THE ETYMOLOGICAL MEANING OF THE SURNAME “APICELLA”

THE ETYMOLOGICAL MEANING OF

THE SURNAME “APICELLA”

(PREPARED FOR KIM APICELLA OF

THE SAINT LOUIS ART MUSEUM)

by Francis Baumli, Ph.D.

  

         This disquisition reflects the results of my scholarly delving (which involved about 10 hours) and my cerebral obsessing (which involved perhaps 100 hours—it is difficult to keep track of the time one invests in this latter activity, and it is an activity). Also I took opportunity for conferring with several native Italians about the meaning of this surname. While only two of these people were inclined toward a scholarly perspective or analysis, they at least were able to give worthy opinions about my own cogitations on the subject. From them I learned that “Apicella” is a quite common surname in Italy, and in fact, according to one woman I spoke with (a native Italian of professorial vintage), “Apicella” is well established in an Italian town called Biella (near Turin) because it has three pizza joints, each bearing the name “Apicella” since this is the surname of the family that owns all three.

         As an aside, I might mention that Apicello is also a common surname in Italy, although it does not seem to be quite as common as Apicella. A careless judgement might suggest that Apicella is feminine and Apicello is masculine, but this is not the case since the Italian word ape (for “bee”) which is the root word for either spelling of this surname is always feminine. Therefore, both Apicella and Apicello, as surnames, are grammatically feminine. Apicello is merely an alternate spelling for Apicella.

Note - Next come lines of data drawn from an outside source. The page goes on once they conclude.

<file path="src/rtl/core/gfti_pkg.sv">
package gfti_pkg;

	localparam int SPACE_DIMS          = 3;
	localparam int MAX_POINTS_PER_AXIS = 32;
	localparam int STORE_DEPTH         = 32768;
	localparam int ADDR_W              = 15;
	localparam int SAMPLE_W            = 16;
	localparam int VALUE_W             = 48;
	localparam int PTS_W               = 6;
	localparam int IDX_W               = $clog2(MAX_POINTS_PER_AXIS);
	localparam int CFG_IDX_W           = 3;
	localparam int NCORNERS            = 1 << SPACE_DIMS;
	localparam int CORNER_W            = (SPACE_DIMS > 1) ? SPACE_DIMS : 1;

	localparam logic [VALUE_W-1:0] V48_MAX = {1'b0, {(VALUE_W-1){1'b1}}};
	localparam logic [VALUE_W-1:0] V48_MIN = {1'b1, {(VALUE_W-1){1'b0}}};

	typedef enum logic [CFG_IDX_W-1:0] {
		REG_POINTS_X = 3'd0,
		REG_POINTS_Y = 3'd1,
		REG_POINTS_Z = 3'd2,
		REG_INV_X    = 3'd3,
		REG_INV_Y    = 3'd4,
		REG_INV_Z    = 3'd5
	} cfg_reg_t;

	typedef enum logic {
		KIND_WRITE = 1'b0,
		KIND_QUERY = 1'b1
	} kind_t;

	typedef struct packed {
		logic                   kind;
		logic [ADDR_W-1:0]      sample_index;
		logic signed [15:0]     sample_value;
		logic signed [31:0]     rel_x;
		logic signed [31:0]     rel_y;
		logic signed [31:0]     rel_z;
	} in_item_t;

	typedef struct packed {
		logic signed [VALUE_W-1:0] value;
		logic                      outside;
	} out_item_t;

	// blend control handed from the sequencer to the arithmetic unit
	typedef struct packed {
		logic        start;
		logic        first;   // first axis: base*65536, no shift
	} blend_ctl_t;

endpackage

</file>
<file path="src/rtl/core/gfti_blend.sv">
// base + floor(d*t / 2^sh), saturated to 48 bits. Four partial products, then shift/add.
module gfti_blend import gfti_pkg::*; (
	input  logic                      clk,
	input  logic                      arst_n,
	input  blend_ctl_t                ctl,
	input  logic signed [VALUE_W-1:0] base,
	input  logic signed [VALUE_W:0]   d,
	input  logic signed [49:0]        t,
	output logic                      done,
	output logic signed [VALUE_W-1:0] result
);
	// d and t cut into 25-bit halves: four 26x26 products, one per cycle
	logic signed [49:0]        d_q, t_q;
	logic signed [VALUE_W-1:0] base_q;
	logic                      first_q;
	logic [2:0]                step_q;
	logic                      busy_q;
	logic signed [101:0]       acc_q;
	logic signed [25:0]        da, ta;
	logic signed [51:0]        pp;
	logic signed [101:0]       sh;
	logic signed [101:0]       sum;

	always_comb begin
		da  = step_q[0] ? {d_q[49], d_q[49:25]} : {1'b0, d_q[24:0]};
		ta  = step_q[1] ? {t_q[49], t_q[49:25]} : {1'b0, t_q[24:0]};
		pp  = da * ta;
		// floor by arithmetic shift, then saturate on 62-bit magnitude rule
		sh  = first_q ? acc_q : (acc_q >>> 16);
		sum = 102'(base_q) + sh;
	end

	always_ff @(posedge clk or negedge arst_n) begin
		if (!arst_n) begin
			busy_q <= 1'b0;
			done   <= 1'b0;
			step_q <= '0;
		end else begin
			done <= 1'b0;
			if (ctl.start) begin
				busy_q  <= 1'b1;
				step_q  <= '0;
				d_q     <= 50'(d);
				t_q     <= t;
				base_q  <= base;
				first_q <= ctl.first;
				acc_q   <= '0;
			end else if (busy_q) begin
				step_q <= step_q + 3'd1;
				case (step_q)
					3'd0:       acc_q <= 102'(pp);
					3'd1, 3'd2: acc_q <= acc_q + (102'(pp) <<< 25);
					3'd3:       acc_q <= acc_q + (102'(pp) <<< 50);
					default: begin
						busy_q <= 1'b0;
						done   <= 1'b1;
						if (sh >= 102'sh4000000000000000 || sh < -102'sh4000000000000000)
							result <= sh[101] ? V48_MIN : V48_MAX;
						else if (sum > 102'(signed'(V48_MAX)))
							result <= V48_MAX;
						else if (sum < 102'(signed'(V48_MIN)))
							result <= V48_MIN;
						else
							result <= sum[VALUE_W-1:0];
					end
				endcase
			end
		end
	end
endmodule

</file>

         First, let us address the opinion of Kim Apicella’s father. His memory had it that the name means a hill—a high hill or a modest hill. As to this opinion, and certainly without suggesting one bit of disrespect, I am sure he was wrong. But I believe I know why he came to this opinion. In Italian, the word monticello (not montagna which means “mountain”) means what we would call a hillock, which is a well-defined hill, i.e., one that is somewhat high, well-rounded, and has a shape giving it a separateness from adjacent hills or hillocks. I suspect this gentleman took the second half of this word, cello, and thought of his surname Apicella from this perspective. I doubt he would have done this had he been searching books for the meaning. I suspect he was highly aural in how he perceived language, and so upon hearing cello he immediately thought of monticello and thus formed his opinion. To his credit, though, he also wondered if the name might mean something which has to do with “bee.” Here he was on the right track.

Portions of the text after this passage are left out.